INPUT FOR THIS TASK Block Start

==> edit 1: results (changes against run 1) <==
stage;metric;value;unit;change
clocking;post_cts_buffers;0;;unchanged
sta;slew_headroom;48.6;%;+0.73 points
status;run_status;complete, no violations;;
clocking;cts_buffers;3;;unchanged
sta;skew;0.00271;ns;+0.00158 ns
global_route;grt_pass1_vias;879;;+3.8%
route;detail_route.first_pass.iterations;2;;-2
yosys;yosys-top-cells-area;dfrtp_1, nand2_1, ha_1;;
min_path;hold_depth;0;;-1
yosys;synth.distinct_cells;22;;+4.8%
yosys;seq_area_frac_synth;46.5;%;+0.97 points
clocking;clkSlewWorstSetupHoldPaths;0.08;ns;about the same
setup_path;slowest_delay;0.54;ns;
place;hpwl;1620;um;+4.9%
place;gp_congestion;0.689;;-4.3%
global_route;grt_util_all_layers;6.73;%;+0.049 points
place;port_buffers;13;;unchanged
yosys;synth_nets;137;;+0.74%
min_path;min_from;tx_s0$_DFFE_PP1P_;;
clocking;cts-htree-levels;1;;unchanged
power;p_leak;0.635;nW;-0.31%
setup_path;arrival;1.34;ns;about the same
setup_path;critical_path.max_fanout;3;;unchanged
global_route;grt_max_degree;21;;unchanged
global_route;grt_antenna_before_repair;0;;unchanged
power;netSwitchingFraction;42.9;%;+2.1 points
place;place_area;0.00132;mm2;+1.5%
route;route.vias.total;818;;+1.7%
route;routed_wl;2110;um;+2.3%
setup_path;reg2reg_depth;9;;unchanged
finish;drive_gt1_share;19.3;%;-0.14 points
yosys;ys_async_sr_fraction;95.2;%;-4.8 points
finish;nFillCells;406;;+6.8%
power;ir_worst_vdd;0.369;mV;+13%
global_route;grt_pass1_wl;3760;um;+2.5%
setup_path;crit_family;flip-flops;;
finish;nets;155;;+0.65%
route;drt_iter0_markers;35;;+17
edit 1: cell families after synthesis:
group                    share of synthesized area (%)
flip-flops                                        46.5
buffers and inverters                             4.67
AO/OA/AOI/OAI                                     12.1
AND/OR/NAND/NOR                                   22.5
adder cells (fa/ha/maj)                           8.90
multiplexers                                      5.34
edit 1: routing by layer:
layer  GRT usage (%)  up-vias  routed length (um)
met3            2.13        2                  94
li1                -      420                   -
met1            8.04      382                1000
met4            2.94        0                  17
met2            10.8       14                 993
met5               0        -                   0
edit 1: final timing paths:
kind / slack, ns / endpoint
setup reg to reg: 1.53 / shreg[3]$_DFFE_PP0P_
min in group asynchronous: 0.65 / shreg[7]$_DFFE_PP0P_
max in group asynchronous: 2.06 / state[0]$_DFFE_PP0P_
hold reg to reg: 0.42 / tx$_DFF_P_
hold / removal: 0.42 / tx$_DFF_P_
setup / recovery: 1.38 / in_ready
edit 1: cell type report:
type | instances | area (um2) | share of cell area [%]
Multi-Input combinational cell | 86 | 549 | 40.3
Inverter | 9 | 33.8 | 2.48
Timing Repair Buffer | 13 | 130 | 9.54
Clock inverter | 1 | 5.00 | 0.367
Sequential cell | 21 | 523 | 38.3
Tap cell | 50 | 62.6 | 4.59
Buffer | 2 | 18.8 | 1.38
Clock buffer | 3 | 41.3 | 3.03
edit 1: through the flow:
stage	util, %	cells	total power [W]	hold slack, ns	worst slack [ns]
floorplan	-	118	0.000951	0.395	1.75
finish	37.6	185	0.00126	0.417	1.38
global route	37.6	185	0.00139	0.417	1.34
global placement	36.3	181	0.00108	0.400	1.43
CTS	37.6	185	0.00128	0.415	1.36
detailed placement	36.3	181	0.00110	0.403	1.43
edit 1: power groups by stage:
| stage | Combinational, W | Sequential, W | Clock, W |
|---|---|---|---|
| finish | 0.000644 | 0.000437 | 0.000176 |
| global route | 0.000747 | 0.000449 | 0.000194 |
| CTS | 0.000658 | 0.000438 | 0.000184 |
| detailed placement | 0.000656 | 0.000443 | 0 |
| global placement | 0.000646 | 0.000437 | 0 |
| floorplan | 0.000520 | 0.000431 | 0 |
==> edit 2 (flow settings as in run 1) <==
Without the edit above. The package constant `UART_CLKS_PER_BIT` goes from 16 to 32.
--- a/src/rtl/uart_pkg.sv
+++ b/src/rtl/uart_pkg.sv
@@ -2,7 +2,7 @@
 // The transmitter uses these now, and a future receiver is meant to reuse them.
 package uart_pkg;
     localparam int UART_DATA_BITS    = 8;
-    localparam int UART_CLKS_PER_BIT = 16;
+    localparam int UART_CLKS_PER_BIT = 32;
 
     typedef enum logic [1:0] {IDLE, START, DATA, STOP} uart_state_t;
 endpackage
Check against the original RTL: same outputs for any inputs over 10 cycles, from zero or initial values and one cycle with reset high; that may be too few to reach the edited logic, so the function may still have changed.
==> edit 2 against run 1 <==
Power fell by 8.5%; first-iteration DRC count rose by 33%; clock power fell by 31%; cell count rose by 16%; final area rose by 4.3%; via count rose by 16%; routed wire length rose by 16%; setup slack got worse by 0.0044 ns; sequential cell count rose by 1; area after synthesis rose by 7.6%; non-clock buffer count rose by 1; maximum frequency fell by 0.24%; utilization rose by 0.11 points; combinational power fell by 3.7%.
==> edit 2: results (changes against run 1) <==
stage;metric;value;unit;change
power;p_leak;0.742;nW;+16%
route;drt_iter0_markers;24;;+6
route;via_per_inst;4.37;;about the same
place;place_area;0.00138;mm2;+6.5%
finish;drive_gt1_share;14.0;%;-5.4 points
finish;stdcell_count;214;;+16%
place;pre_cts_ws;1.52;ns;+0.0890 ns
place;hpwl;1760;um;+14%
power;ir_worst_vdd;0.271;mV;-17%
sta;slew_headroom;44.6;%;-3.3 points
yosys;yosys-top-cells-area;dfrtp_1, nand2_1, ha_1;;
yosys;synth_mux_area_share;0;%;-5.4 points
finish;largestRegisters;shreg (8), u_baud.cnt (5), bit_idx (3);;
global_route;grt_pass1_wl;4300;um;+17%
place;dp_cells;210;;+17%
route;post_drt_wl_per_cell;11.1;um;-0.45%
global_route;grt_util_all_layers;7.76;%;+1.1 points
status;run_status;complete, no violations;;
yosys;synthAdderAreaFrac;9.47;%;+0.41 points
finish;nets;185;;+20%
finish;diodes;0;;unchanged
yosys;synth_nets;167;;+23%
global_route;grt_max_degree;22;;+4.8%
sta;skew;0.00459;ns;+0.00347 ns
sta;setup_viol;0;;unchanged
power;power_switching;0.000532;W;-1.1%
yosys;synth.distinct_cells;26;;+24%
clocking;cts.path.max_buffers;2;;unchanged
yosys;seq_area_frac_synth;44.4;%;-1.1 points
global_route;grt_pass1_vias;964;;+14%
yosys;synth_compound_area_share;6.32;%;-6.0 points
`src/rtl/fetch_sequencer.sv`:
```
`default_nettype none
// ============================================================================
//  Module   : fetch_sequencer
//  Purpose  : Owns the PC, addresses the async-read InstructionMemory and
//             captures each word into a one-entry IF/ID buffer with a
//             valid/ready handshake. Handles start/restart, redirect with
//             flush, halt on HALT_WORD and an out-of-range fetch fault.
//  Revision : 1.0  initial release
// ============================================================================
module fetch_sequencer #(
  parameter int                 ADDR_W    = 16,
  parameter int                 INSTR_W   = 16,
  parameter int                 MEM_DEPTH = 1024,
  parameter logic [INSTR_W-1:0] HALT_WORD = 16'hFFFF,
  parameter logic [ADDR_W-1:0]  RESET_PC  = 16'h0000
) (
  input  logic               clk,
  input  logic               reset,
  input  logic               start,
  output logic [ADDR_W-1:0]  imem_addr,
  input  logic [INSTR_W-1:0] imem_instr,
  input  logic               redirect_valid,
  input  logic [ADDR_W-1:0]  redirect_pc,
  output logic               if_valid,
  input  logic               if_ready,
  output logic [INSTR_W-1:0] if_instr,
  output logic [ADDR_W-1:0]  if_pc,
  output logic               busy,
  output logic               halted,
  output logic               fault,
  output logic [15:0]        fetch_count
);

  typedef enum logic [1:0] {
    S_IDLE  = 2'd0,
    S_FETCH = 2'd1,
    S_HALT  = 2'd2,
    S_FAULT = 2'd3
  } state_t;

  // One extra bit so MEM_DEPTH == 2**ADDR_W still compares correctly.
  localparam logic [ADDR_W:0] DEPTH_LIMIT = (ADDR_W+1)'(MEM_DEPTH);

  state_t            state;
  logic [ADDR_W-1:0] pc;
  logic              accept;
  logic              pc_out_of_range;

  // Buffer can take a new word when empty or being drained this cycle.
  assign accept          = !if_valid || if_ready;
  assign pc_out_of_range = {1'b0, pc} >= DEPTH_LIMIT;
  assign imem_addr       = pc;
  assign busy            = (state == S_FETCH);

  // Fetch state machine with registered IF/ID buffer and status outputs.
  always_ff @(posedge clk) begin
    if (reset) begin
      state       <= S_IDLE;
      pc          <= RESET_PC;
      if_valid    <= 1'b0;
      if_instr    <= '0;
      if_pc       <= '0;
      halted      <= 1'b0;
      fault       <= 1'b0;
      fetch_count <= '0;
    end else begin
      case (state)
        S_IDLE: begin
          if (start) begin
            state <= S_FETCH;
          end
        end

        S_FETCH: begin
          if (redirect_valid) begin
            // Flush the buffer and spend one bubble cycle reloading the PC.
            pc       <= redirect_pc;
            if_valid <= 1'b0;
          end else if (accept) begin
            if (pc_out_of_range) begin
              state    <= S_FAULT;
              fault    <= 1'b1;
              if_valid <= 1'b0;
            end else if (imem_instr == HALT_WORD) begin
              // Halt word is never handed to decode; pc stays on it.
              state    <= S_HALT;
              halted   <= 1'b1;
              if_valid <= 1'b0;
            end else begin
              if_instr <= imem_instr;
              if_pc    <= pc;
              if_valid <= 1'b1;
              pc       <= pc + ADDR_W'(1);
              if (fetch_count != 16'hFFFF) begin
                fetch_count <= fetch_count + 16'd1;
              end
            end
          end
        end

        S_HALT, S_FAULT: begin
          if (start) begin
            state       <= S_FETCH;
            pc          <= RESET_PC;
            halted      <= 1'b0;
            fault       <= 1'b0;
            fetch_count <= '0;
            if_valid    <= 1'b0;
          end else if (if_valid && if_ready) begin
            if_valid <= 1'b0;
          end
        end

        default: begin
          state <= S_IDLE;
        end
      endcase
    end
  end

endmodule
`default_nettype wire
```
### config.mk
export PLATFORM = sky130hd
export DESIGN_NAME = rc4_sched
export DESIGN_NICKNAME = d
export VERILOG_FILES = /design/src/rtl/rc4_pkg.sv /design/src/rtl/rc4_keybuf.sv /design/src/rtl/rc4_sched.sv
export SDC_FILE = /design/constraint.sdc
export NUM_CORES = 1
export LEC_CHECK = 0
export ABC_AREA = 1
export BUFFER_PORTS_ARGS = -buffer_cell sky130_fd_sc_hd__buf_2
export CORE_AREA = 10 10 230 232
export DETAILED_ROUTE_END_ITERATION = 10
export DIE_AREA = 0 0 240 242
export SKIP_CTS_REPAIR_TIMING = 1
export SLEW_MARGIN = 10
export SYNTH_ARGS = -nofsm -noshare
export SYNTH_HDL_FRONTEND = slang
export SYNTH_SLANG_ARGS = --single-unit
### constraint.sdc
create_clock -name clk -period 24.9 [get_ports clk]
set_input_delay 2.49 -clock clk [delete_from_list [all_inputs] [get_ports clk]]
set_output_delay 2.49 -clock clk [all_outputs]
set_load 0.1 [all_outputs]
`config.mk`:
```
export PLATFORM = sky130hd
export DESIGN_NAME = dfr_mem_arbiter
export DESIGN_NICKNAME = d
export VERILOG_FILES = /design/src/rtl/dfr_mem_arbiter.sv
export SDC_FILE = /design/constraint.sdc
export NUM_CORES = 1
export LEC_CHECK = 0
export ABC_AREA = 1
export CORE_AREA = 2 2 103 105
export CTS_CLUSTER_DIAMETER = 120
export CTS_CLUSTER_SIZE = 24
export DETAILED_ROUTE_END_ITERATION = 8
export DIE_AREA = 0 0 105 107
export SKIP_LAST_GASP = 1
export SLEW_MARGIN = 30
export SYNTH_ARGS = -nofsm -noshare
export SYNTH_HDL_FRONTEND = slang
export SYNTH_SLANG_ARGS = --single-unit
```
`constraint.sdc`:
```
create_clock -name clk -period 4.5 [get_ports clk]
set_input_delay 1.125 -clock clk [delete_from_list [all_inputs] [get_ports clk]]
set_output_delay 1.125 -clock clk [all_outputs]
set_load 0.05 [all_outputs]
```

INPUT FOR THIS TASK Block End

● WHAT NEEDS TO BE DONE: When the line containing "min_path;hold_depth;0;;-1" is reached, include it and stop. Until then, output each line of the entries exactly as given, starting from the first.

● ANSWER TO THIS TASK:
==> edit 1: results (changes against run 1) <==
stage;metric;value;unit;change
clocking;post_cts_buffers;0;;unchanged
sta;slew_headroom;48.6;%;+0.73 points
status;run_status;complete, no violations;;
clocking;cts_buffers;3;;unchanged
sta;skew;0.00271;ns;+0.00158 ns
global_route;grt_pass1_vias;879;;+3.8%
route;detail_route.first_pass.iterations;2;;-2
yosys;yosys-top-cells-area;dfrtp_1, nand2_1, ha_1;;
min_path;hold_depth;0;;-1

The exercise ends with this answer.